=== Problem requirements ===
Return every line from the one with "wire [19:0] ap_b" through the one with "cv_add_bk #(20) ap_add", inclusive, exactly as it appears below.

┌─ Data records

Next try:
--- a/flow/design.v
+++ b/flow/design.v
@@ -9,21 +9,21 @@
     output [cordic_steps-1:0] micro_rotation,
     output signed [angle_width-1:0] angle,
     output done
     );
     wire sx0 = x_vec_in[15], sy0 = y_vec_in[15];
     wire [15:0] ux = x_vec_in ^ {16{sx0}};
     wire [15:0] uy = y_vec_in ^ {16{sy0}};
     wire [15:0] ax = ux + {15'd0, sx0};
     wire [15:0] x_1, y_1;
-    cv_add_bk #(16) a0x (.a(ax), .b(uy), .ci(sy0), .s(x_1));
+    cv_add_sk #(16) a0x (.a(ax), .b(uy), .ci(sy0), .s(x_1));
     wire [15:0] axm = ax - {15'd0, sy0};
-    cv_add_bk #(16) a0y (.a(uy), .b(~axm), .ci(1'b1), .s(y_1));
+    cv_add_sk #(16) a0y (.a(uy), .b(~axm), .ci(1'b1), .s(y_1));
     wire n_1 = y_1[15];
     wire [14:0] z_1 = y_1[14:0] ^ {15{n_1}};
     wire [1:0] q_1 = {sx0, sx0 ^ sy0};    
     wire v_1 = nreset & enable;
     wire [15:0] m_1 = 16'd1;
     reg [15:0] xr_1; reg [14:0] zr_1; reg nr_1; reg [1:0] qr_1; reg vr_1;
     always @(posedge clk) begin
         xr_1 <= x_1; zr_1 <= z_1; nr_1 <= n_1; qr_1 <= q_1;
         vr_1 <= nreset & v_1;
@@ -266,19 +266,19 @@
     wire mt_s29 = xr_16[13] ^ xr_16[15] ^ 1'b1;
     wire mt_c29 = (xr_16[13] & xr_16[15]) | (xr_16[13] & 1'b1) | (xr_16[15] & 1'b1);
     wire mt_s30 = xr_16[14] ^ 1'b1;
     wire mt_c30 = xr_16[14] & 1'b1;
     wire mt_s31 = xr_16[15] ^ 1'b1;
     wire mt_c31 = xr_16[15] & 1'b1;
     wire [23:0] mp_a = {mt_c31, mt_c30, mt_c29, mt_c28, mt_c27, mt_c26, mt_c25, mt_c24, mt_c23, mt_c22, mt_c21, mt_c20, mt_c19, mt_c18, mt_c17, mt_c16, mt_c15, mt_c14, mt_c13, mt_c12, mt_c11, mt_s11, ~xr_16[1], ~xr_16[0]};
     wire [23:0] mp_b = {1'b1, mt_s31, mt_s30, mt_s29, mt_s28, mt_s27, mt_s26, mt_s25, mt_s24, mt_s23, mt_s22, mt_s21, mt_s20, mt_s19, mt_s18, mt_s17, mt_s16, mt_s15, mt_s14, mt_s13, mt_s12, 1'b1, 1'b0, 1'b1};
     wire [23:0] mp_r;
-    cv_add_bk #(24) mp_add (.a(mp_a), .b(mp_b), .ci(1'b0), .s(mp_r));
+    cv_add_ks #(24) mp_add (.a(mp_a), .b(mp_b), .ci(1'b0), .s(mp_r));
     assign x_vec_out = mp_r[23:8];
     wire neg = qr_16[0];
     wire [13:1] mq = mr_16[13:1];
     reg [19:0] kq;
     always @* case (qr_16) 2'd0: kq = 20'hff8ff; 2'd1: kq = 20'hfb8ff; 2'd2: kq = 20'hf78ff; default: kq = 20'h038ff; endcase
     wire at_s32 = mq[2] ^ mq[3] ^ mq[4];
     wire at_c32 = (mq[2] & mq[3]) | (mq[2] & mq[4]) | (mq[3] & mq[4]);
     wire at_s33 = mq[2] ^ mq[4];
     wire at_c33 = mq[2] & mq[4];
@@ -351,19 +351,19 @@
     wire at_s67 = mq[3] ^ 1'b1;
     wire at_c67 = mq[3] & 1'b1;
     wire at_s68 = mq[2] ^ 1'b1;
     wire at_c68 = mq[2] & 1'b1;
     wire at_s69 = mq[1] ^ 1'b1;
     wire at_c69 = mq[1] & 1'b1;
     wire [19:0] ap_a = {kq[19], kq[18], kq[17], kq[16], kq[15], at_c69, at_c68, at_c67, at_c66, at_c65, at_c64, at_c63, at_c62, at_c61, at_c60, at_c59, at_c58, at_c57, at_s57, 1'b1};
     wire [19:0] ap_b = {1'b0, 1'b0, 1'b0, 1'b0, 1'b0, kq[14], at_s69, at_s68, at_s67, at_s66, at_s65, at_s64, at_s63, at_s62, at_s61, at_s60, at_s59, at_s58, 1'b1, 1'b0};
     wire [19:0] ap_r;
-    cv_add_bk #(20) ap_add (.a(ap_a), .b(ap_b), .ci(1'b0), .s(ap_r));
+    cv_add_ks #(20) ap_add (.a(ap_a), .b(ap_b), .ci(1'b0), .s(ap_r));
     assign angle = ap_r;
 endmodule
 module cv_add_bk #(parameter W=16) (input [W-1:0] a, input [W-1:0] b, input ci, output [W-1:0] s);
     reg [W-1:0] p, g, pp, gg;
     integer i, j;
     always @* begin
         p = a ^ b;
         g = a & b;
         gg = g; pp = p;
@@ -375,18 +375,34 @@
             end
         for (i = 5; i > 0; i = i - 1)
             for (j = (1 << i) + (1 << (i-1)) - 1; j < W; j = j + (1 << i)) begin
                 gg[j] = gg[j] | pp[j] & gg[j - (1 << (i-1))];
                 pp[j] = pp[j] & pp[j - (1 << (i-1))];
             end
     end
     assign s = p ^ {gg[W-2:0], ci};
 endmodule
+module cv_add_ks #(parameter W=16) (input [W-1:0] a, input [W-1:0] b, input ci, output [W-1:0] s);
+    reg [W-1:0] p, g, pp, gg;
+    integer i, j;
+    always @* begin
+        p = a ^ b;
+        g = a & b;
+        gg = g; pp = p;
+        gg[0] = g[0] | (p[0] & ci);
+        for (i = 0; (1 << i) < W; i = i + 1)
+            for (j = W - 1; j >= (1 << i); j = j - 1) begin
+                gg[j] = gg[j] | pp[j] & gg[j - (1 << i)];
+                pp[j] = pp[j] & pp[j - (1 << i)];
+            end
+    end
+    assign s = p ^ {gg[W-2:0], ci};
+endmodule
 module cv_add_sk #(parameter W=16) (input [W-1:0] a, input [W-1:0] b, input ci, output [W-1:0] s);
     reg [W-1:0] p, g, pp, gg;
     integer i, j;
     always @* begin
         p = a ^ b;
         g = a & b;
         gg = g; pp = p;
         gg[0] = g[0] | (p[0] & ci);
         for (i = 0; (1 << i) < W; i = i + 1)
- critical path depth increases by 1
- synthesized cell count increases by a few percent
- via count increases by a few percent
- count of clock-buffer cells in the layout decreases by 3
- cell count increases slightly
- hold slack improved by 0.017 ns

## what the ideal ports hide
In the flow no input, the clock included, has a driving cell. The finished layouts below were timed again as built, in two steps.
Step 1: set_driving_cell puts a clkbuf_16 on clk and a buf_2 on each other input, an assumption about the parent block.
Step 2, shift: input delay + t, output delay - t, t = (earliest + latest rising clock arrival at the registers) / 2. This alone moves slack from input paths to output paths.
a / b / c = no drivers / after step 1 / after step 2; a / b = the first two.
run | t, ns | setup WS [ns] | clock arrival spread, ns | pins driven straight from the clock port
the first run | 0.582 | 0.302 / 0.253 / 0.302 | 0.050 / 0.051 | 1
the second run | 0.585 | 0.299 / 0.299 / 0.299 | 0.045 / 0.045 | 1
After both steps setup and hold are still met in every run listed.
This is an optimization exercise on Yosys and OpenROAD, whose aim is a short achievable clock period and few clock cycles per item, not a production implementation.
RTL that was checked went through simulation tests only; none was proved equivalent to the original.
No activity file was given, so power comes from the tool's default toggle rates.

==> module cache_source, before the edit <==
module cache_source(
clk,
rst,
PRead_request,
PWrite_request,
PRead_ready,
PWrite_done,
PWrite_data,
PRead_data,
PAddress,
MRead_request,
MWrite_request,
MRead_ready,
MWrite_done,
MWrite_data,
MRead_data,
MAddress
);
input clk;
input rst;
input PRead_request;
input PWrite_request;
input [7:0] PWrite_data;
input [7:0] PAddress;
output [7:0] PRead_data;
output PRead_ready;
output PWrite_done;
input MRead_ready;
input MWrite_done;
input [31:0] MRead_data;
output [7:0] MAddress;
output MRead_request;
output MWrite_request;
output [7:0] MWrite_data;
reg [31:0] blocks[7:0];
reg [2:0] tags[7:0];
reg [7:0] valid;
wire [2:0] p_tag = PAddress[7:5];
wire [2:0] p_block_select = PAddress[4:2];
wire [1:0] p_byte_in_block = PAddress[1:0];
wire cache_hit = valid[p_block_select] & (tags[p_block_select] == p_tag);
wire fill = PRead_request & MRead_ready;
wire write_hit = PWrite_request & MWrite_done & cache_hit;
always @(posedge clk) begin
    if (rst)
        valid <= 8'h00;
    else if (fill)
        valid[p_block_select] <= 1'b1;
end
always @(posedge clk) begin
    if (fill) begin
        blocks[p_block_select] <= MRead_data;
        tags[p_block_select] <= p_tag;
    end else if (write_hit) begin
        case (p_byte_in_block)
        2'd0: blocks[p_block_select][7:0]   <= PWrite_data;
        2'd1: blocks[p_block_select][15:8]  <= PWrite_data;
        2'd2: blocks[p_block_select][23:16] <= PWrite_data;
        2'd3: blocks[p_block_select][31:24] <= PWrite_data;
        endcase
    end
end
wire [31:0] line = MRead_ready ? MRead_data : blocks[p_block_select];
assign PRead_ready = PRead_request & (cache_hit | MRead_ready);
assign PWrite_done = PWrite_request & MWrite_done;
assign MRead_request = PRead_request & ~cache_hit;
assign MWrite_request = PWrite_request;
assign MWrite_data = PWrite_data;
assign MAddress = {PAddress[7:2], PAddress[1:0] & {2{PWrite_request}}};
assign PRead_data = (p_byte_in_block == 2'd0) ? line[7:0]:
                    (p_byte_in_block == 2'd1) ? line[15:8]:
                    (p_byte_in_block == 2'd2) ? line[23:16]:
                                                line[31:24];
endmodule
Settings: LEC_CHECK=0, ABC_CLOCK_PERIOD_IN_PS=1000, CAP_MARGIN=20, CORE_MARGIN=2, CORE_UTILIZATION=40, SETUP_SLACK_MARGIN=3, SLEW_MARGIN=20, TNS_END_PERCENT=100; clock period 5.0 ns.
run.sh (not shown) runs the stock make flow with config.mk's settings and CLKGATE_MAP_FILE= SYNTH_SCRIPT=/design/flow/synth_recipe.tcl, a recipe that flattens the netlist after the stock synthesis.
Testbench counts at the start, summed over its fixed seeds: cycles 63,741, items 24,000.
Next try:
==> flow/design.v (replaced) <==
`timescale 1ns / 1ps
module cache_source(
clk,
rst,
PRead_request,
PWrite_request,
PRead_ready,
PWrite_done,
PWrite_data,
PRead_data,
PAddress,
MRead_request,
MWrite_request,
MRead_ready,
MWrite_done,
MWrite_data,
MRead_data,
MAddress
);
input clk;
input rst;
input PRead_request;
input PWrite_request;
input [7:0] PWrite_data;
input [7:0] PAddress;
output [7:0] PRead_data;
output PRead_ready;
output PWrite_done;
input MRead_ready;
input MWrite_done;
input [31:0] MRead_data;
output [7:0] MAddress;
output MRead_request;
output MWrite_request;
output [7:0] MWrite_data;
reg [31:0] blocks[7:0];
reg [2:0] tags[7:0];
reg [7:0] valid;
reg rd_pend;
reg [1:0] rd_byte;
reg wr_hit;
wire [2:0] p_tag = PAddress[7:5];
wire [2:0] p_block_select = PAddress[4:2];
wire [1:0] p_byte_in_block = PAddress[1:0];
wire cache_hit = valid[p_block_select] & (tags[p_block_select] == p_tag);
wire fill = rd_pend & MRead_ready;
always @(posedge clk) begin
    if (rst) begin
        valid <= 8'h00;
        rd_pend <= 1'b0;
        wr_hit <= 1'b0;
    end else begin
        if (fill)
            valid[p_block_select] <= 1'b1;
        rd_pend <= PRead_request & ~cache_hit & ~fill;
        wr_hit <= PWrite_request & cache_hit & ~MWrite_done;
    end
    rd_byte <= p_byte_in_block;
end
always @(posedge clk) begin
    if (fill) begin
        blocks[p_block_select] <= MRead_data;
        tags[p_block_select] <= p_tag;
    end else if (wr_hit & MWrite_done) begin
        case (p_byte_in_block)
        2'd0: blocks[p_block_select][7:0]   <= PWrite_data;
        2'd1: blocks[p_block_select][15:8]  <= PWrite_data;
        2'd2: blocks[p_block_select][23:16] <= PWrite_data;
        2'd3: blocks[p_block_select][31:24] <= PWrite_data;
        endcase
    end
end
wire [31:0] cline = blocks[p_block_select];
wire [7:0] cbyte = (p_byte_in_block == 2'd0) ? cline[7:0]:
                   (p_byte_in_block == 2'd1) ? cline[15:8]:
                   (p_byte_in_block == 2'd2) ? cline[23:16]:
                                               cline[31:24];
wire [7:0] mbyte = (rd_byte == 2'd0) ? MRead_data[7:0]:
                   (rd_byte == 2'd1) ? MRead_data[15:8]:
                   (rd_byte == 2'd2) ? MRead_data[23:16]:
                                       MRead_data[31:24];
assign PRead_ready = PRead_request & (cache_hit | fill);
assign PWrite_done = PWrite_request & MWrite_done;
assign MRead_request = PRead_request & ~cache_hit;
assign MWrite_request = PWrite_request;
assign MWrite_data = PWrite_data;
assign MAddress = {PAddress[7:2], PAddress[1:0] & {2{PWrite_request}}};
assign PRead_data = rd_pend ? mbyte : cbyte;
endmodule
Effect:
- The new run ran to the end with no violations
- core utilization rises by 0.54 points
- non-clock buffer count rises by 12
- fmax falls by 1.6%
- critical path depth rises by 1
- routed wire length rises by 1.5%
- power falls by 1.8%
- clock skew falls by 0.0069 ns
- cell area rises by 0.93%
- worst setup slack is worse by 0.062 ns
The RTL of the second run of this note was laid out without a check of its function.
Background: an optimization exercise with open tools, aiming at small area, a short achievable clock period and few clock cycles. Do not read the settings as production practice. Only simulation tests tie the RTL to the original design; equivalence was not proved.

$ cat design/flow/design.v
module CLZ #(
  parameter W = 14
)(
  input [W - 1 : 0] in,
  output [4:0] lz
);
wire [15:0] x = {in, {(16 - W){1'b0}}};
wire [7:0] v1;
wire [7:0] c1;
wire [3:0] v2;
wire [1:0] c2 [0:3];
wire [1:0] v3;
wire [2:0] c3 [0:1];
genvar g;
generate
  for (g = 0; g < 8; g = g + 1) begin : l1
    assign v1[g] = x[2 * g + 1] | x[2 * g];
    assign c1[g] = ~x[2 * g + 1];
  end
  for (g = 0; g < 4; g = g + 1) begin : l2
    assign v2[g] = v1[2 * g + 1] | v1[2 * g];
    assign c2[g] = v1[2 * g + 1] ? {1'b0, c1[2 * g + 1]} : {1'b1, c1[2 * g]};
  end
  for (g = 0; g < 2; g = g + 1) begin : l3
    assign v3[g] = v2[2 * g + 1] | v2[2 * g];
    assign c3[g] = v2[2 * g + 1] ? {1'b0, c2[2 * g + 1]} : {1'b1, c2[2 * g]};
  end
endgenerate
wire any = v3[1] | v3[0];
wire [3:0] c4 = v3[1] ? {1'b0, c3[1]} : {1'b1, c3[0]};
assign lz = any ? {1'b0, c4} : W;
endmodule
Context: an optimization exercise on an open-source flow, tuned for small area and a short achievable clock period. The choices shown serve that exercise and are no tape-out recipe.
Where RTL was checked, it was by simulation tests only, not by an equivalence proof against the original.
Power and IR drop assume default switching activity.

==> flow/design.v <==
module LCD_CTRL(clk,reset,datain,cmd,cmd_valid,dataout,output_valid,busy);
input clk;
input reset;
input [7:0] datain;
input [2:0] cmd;
input cmd_valid;
output [7:0] dataout;
output output_valid;
output busy;
reg [7:0] ring [0:63];
reg [5:0] phase;              
reg       busy_r, ov_r;       
reg [3:0] cnt;                
reg [7:0] lo_n, hi_n;         
reg [2:0] ox, oy;
reg       mag;
reg [7:0] out_r;
reg [7:0] c00, c22, c_o, c_r, c_d;
integer i;
genvar g, b;
wire [7:0] lo_r = ~lo_n;
wire [7:0] hi_r = ~hi_n;
wire is_load = busy_r & ~ov_r;
wire accept  = ~busy_r & cmd_valid;
wire ox0 = (ox == 3'd0), ox4 = (ox == 3'd4);
wire oy0 = (oy == 3'd0), oy4 = (oy == 3'd4);
wire mag_n = (cmd == 3'd2) | (mag & (cmd != 3'd1) & (cmd != 3'd3));
wire cmd0 = (cmd == 3'd0), cmd1 = (cmd == 3'd1), cmd2 = (cmd == 3'd2), cmd3 = (cmd == 3'd3);
wire cmd4 = (cmd == 3'd4), cmd5 = (cmd == 3'd5), cmd6 = (cmd == 3'd6), cmd7 = (cmd == 3'd7);
wire f_22 = cmd_valid & cmd2;
wire f_00 = cmd_valid & (cmd1 | cmd3 | (~mag & ~cmd2));
wire f_o  = cmd_valid & mag & (cmd0 | cmd5 | (cmd4 & ox4) | (cmd6 & oy0) | (cmd7 & oy4));
wire f_r  = cmd_valid & mag & cmd4 & ~ox4;
wire f_u  = ~cmd_valid | (mag & cmd6 & ~oy0);
wire f_d  = cmd_valid & mag & cmd7 & ~oy4;
wire [7:0] first_n;
generate
  for (b = 0; b < 8; b = b + 1) begin : fbit
    wire p, q;
    lcd_aoi222 fa (.a(f_22), .b(c22[b]), .c(f_00), .d(c00[b]), .e(f_o), .f(c_o[b]), .y(p));
    lcd_aoi222 fb (.a(f_r), .b(c_r[b]), .c(f_u), .d(out_r[b]), .e(f_d), .f(c_d[b]), .y(q));
    lcd_and2 fc (.a(p), .b(q), .y(first_n[b]));
  end
endgenerate
wire use_rd  = busy_r | (cmd_valid & mag & ~ox0 & (cmd == 3'd5));
wire nuse_rd = ~use_rd;
wire [63:0] sel;
wire [7:0]  rd, out_d;
generate
  for (g = 0; g < 64; g = g + 1) begin : s
    assign sel[g] = ~(lo_n[g%8] | hi_n[g/8]);
  end
  for (b = 0; b < 8; b = b + 1) begin : rbit
    wire [20:0] t;
    wire        t21;
    wire [5:0]  u;
    wire        v0, v1;
    for (g = 0; g < 21; g = g + 1) begin : a3
      lcd_aoi222 ua (.a(sel[3*g]), .b(ring[3*g][b]), .c(sel[3*g+1]), .d(ring[3*g+1][b]),
                     .e(sel[3*g+2]), .f(ring[3*g+2][b]), .y(t[g]));
    end
    lcd_nand2 ub (.a(sel[63]), .b(ring[63][b]), .y(t21));
    lcd_nand4 n0 (.a(t[0]),  .b(t[1]),  .c(t[2]),  .d(t[3]),  .y(u[0]));
    lcd_nand4 n1 (.a(t[4]),  .b(t[5]),  .c(t[6]),  .d(t[7]),  .y(u[1]));
    lcd_nand4 n2 (.a(t[8]),  .b(t[9]),  .c(t[10]), .d(t[11]), .y(u[2]));
    lcd_nand4 n3 (.a(t[12]), .b(t[13]), .c(t[14]), .d(t[15]), .y(u[3]));
    lcd_nand4 n4 (.a(t[16]), .b(t[17]), .c(t[18]), .d(t[19]), .y(u[4]));
    lcd_nand2 n5 (.a(t[20]), .b(t21), .y(u[5]));
    lcd_nor3  m0 (.a(u[0]), .b(u[1]), .c(u[2]), .y(v0));
    lcd_nor3  m1 (.a(u[3]), .b(u[4]), .c(u[5]), .y(v1));
    lcd_nand2 m2 (.a(v0), .b(v1), .y(rd[b]));
    lcd_a32oi m3 (.a1(v0), .a2(v1), .a3(use_rd), .b1(nuse_rd), .b2(first_n[b]), .y(out_d[b]));
  end
endgenerate
function [7:0] rotl;
  input [7:0] v;
  input [2:0] k;
  rotl = (v << k) | (v >> (4'd8 - k));
endfunction
wire row_next = (cnt[1:0] == 2'd2);
wire at62     = lo_r[6] & hi_r[7];
wire cnt14    = (cnt == 4'd14);
wire cnt15    = (cnt == 4'd15);
wire out_mid  = ov_r & ~cnt14 & ~cnt15;
wire c_p1  = (is_load & ~at62) | (~busy_r & ~cmd_valid);        
wire c_u   = ov_r & cnt14;                                      
wire c_l   = ov_r & cnt15;                                      
wire c_zi0 = out_mid & mag & ~row_next;                         
wire c_zi4 = out_mid & mag & row_next;                          
wire c_zo9 = out_mid & ~mag & row_next;                         
wire c_m1b = (is_load & at62) | (out_mid & ~mag & ~row_next);   
wire a_ld  = accept & (cmd == 3'd1);                            
wire a_zi  = accept & (cmd == 3'd2);                            
wire a_zo  = accept & ((cmd == 3'd3) | (~mag & (cmd != 3'd1) & (cmd != 3'd2)));  
wire a_in  = accept & mag;
wire a_m1  = a_in & ((cmd == 3'd0) | ((cmd == 3'd4) & ox4) | ((cmd == 3'd5) & ox0) |
                     ((cmd == 3'd6) & oy0) | ((cmd == 3'd7) & oy4));   
wire a_m2  = a_in & (cmd == 3'd4) & ~ox4;                       
wire a_0   = a_in & (cmd == 3'd5) & ~ox0;                       
wire a_p7  = a_in & (cmd == 3'd6) & ~oy0;                       
wire a_m9  = a_in & (cmd == 3'd7) & ~oy4;                       
wire l0    = lo_r[0];
wire l_ge1 = ~lo_r[0];
wire l_ge2 = ~(lo_r[0] | lo_r[1]);
wire l_ge4 = |lo_r[7:4];
wire l_ge6 = lo_r[6] | lo_r[7];
wire l7    = lo_r[7];
wire m1  = c_m1b | a_m1;
wire m9  = c_zo9 | a_m9;
wire r0 = c_zi0 | a_0;
wire r1 = c_p1;
wire r7 = m1 | m9 | a_p7;
wire r4 = c_u | c_zi4;
wire r2 = c_l;
wire r6 = a_m2;
wire h1 = (c_p1 & l7) | (a_p7 & l_ge1);
wire h0 = (c_p1 & ~l7) | (m1 & ~l0) | r0 | (c_l & l_ge6) | (c_zi4 & l_ge4) |
          (a_m2 & l_ge2) | (a_p7 & ~l_ge1);
wire h7 = (m1 & l0) | (c_l & ~l_ge6) | (c_zi4 & ~l_ge4) | (a_m2 & ~l_ge2) | (m9 & l_ge1);
wire h6 = m9 & ~l_ge1;
wire h4 = c_u & ~l_ge4;
wire h5 = c_u & l_ge4;
wire [7:0] pl  = 8'd1 << phase[2:0];
wire [7:0] ph  = 8'd1 << phase[5:3];
wire [7:0] ph_zo = (phase[2:0] == 3'd0) ? rotl(ph, 3'd7) : ph;
wire [7:0] ph_zi = (phase[2:0] >= 3'd2) ? rotl(ph, 3'd6) : rotl(ph, 3'd5);
wire [7:0] lo_nx = ({8{r0}} & lo_r) | ({8{r1}} & rotl(lo_r, 3'd1)) | ({8{r7}} & rotl(lo_r, 3'd7)) |
                   ({8{r4}} & rotl(lo_r, 3'd4)) | ({8{r2}} & rotl(lo_r, 3'd2)) |
                   ({8{r6}} & rotl(lo_r, 3'd6)) | ({8{a_zo}} & rotl(pl, 3'd7)) |
                   ({8{a_zi}} & rotl(pl, 3'd6)) | ({8{a_ld}} & 8'h80);
wire [7:0] hi_nx = ({8{h0}} & hi_r) | ({8{h1}} & rotl(hi_r, 3'd1)) | ({8{h7}} & rotl(hi_r, 3'd7)) |
                   ({8{h6}} & rotl(hi_r, 3'd6)) | ({8{h4}} & rotl(hi_r, 3'd4)) |
                   ({8{h5}} & rotl(hi_r, 3'd5)) | ({8{a_zo}} & ph_zo) | ({8{a_zi}} & ph_zi) |
                   ({8{a_ld}} & 8'h80);
always @(posedge clk) begin
  for (i = 63; i > 0; i = i - 1) ring[i] <= ring[i-1];
  ring[0] <= is_load ? datain : ring[63];
  out_r <= out_d;
  lo_n  <= ~lo_nx;
  hi_n  <= ~hi_nx;
  phase <= accept & (cmd == 3'd1) ? 6'd63 : phase + 6'd1;
  cnt   <= ov_r ? cnt + 4'd1 : 4'd0;
end
always @(posedge clk) begin
  if (is_load & lo_r[7] & hi_r[7]) c00 <= datain;
  if (is_load & lo_r[1] & hi_r[2]) c22 <= datain;
  if (ov_r & (cnt == 4'd0)) c_o <= out_r;
  if (ov_r & (cnt == 4'd1)) c_r <= out_r;
  if (ov_r & (cnt == 4'd4)) c_d <= out_r;
end
always @(posedge clk) begin
  if (reset) begin
    busy_r <= 1'b0;
    ov_r   <= 1'b0;
  end else if (~busy_r) begin
    if (cmd_valid) begin
      busy_r <= 1'b1;
      ov_r   <= (cmd != 3'd1);
    end
  end else if (is_load) begin
    if (at62) ov_r <= 1'b1;
  end else if (cnt == 4'd15) begin
    busy_r <= 1'b0;
    ov_r   <= 1'b0;
  end
end
always @(posedge clk) begin
  if (accept) begin
    mag <= mag_n;
    case (cmd)
      3'd1: begin ox <= 3'd0; oy <= 3'd0; end
      3'd2: begin ox <= 3'd2; oy <= 3'd2; end
      3'd4: if (!ox4) ox <= ox + 3'd1;
      3'd5: if (!ox0) ox <= ox - 3'd1;
      3'd6: if (!oy0) oy <= oy - 3'd1;
      3'd7: if (!oy4) oy <= oy + 3'd1;
      default: ;
    endcase
  end
end
assign dataout      = out_r;
assign busy         = busy_r;
assign output_valid = ov_r;
endmodule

└─

=== Reply to the exercise ===
     wire [19:0] ap_b = {1'b0, 1'b0, 1'b0, 1'b0, 1'b0, kq[14], at_s69, at_s68, at_s67, at_s66, at_s65, at_s64, at_s63, at_s62, at_s61, at_s60, at_s59, at_s58, 1'b1, 1'b0};
     wire [19:0] ap_r;
-    cv_add_bk #(20) ap_add (.a(ap_a), .b(ap_b), .ci(1'b0), .s(ap_r));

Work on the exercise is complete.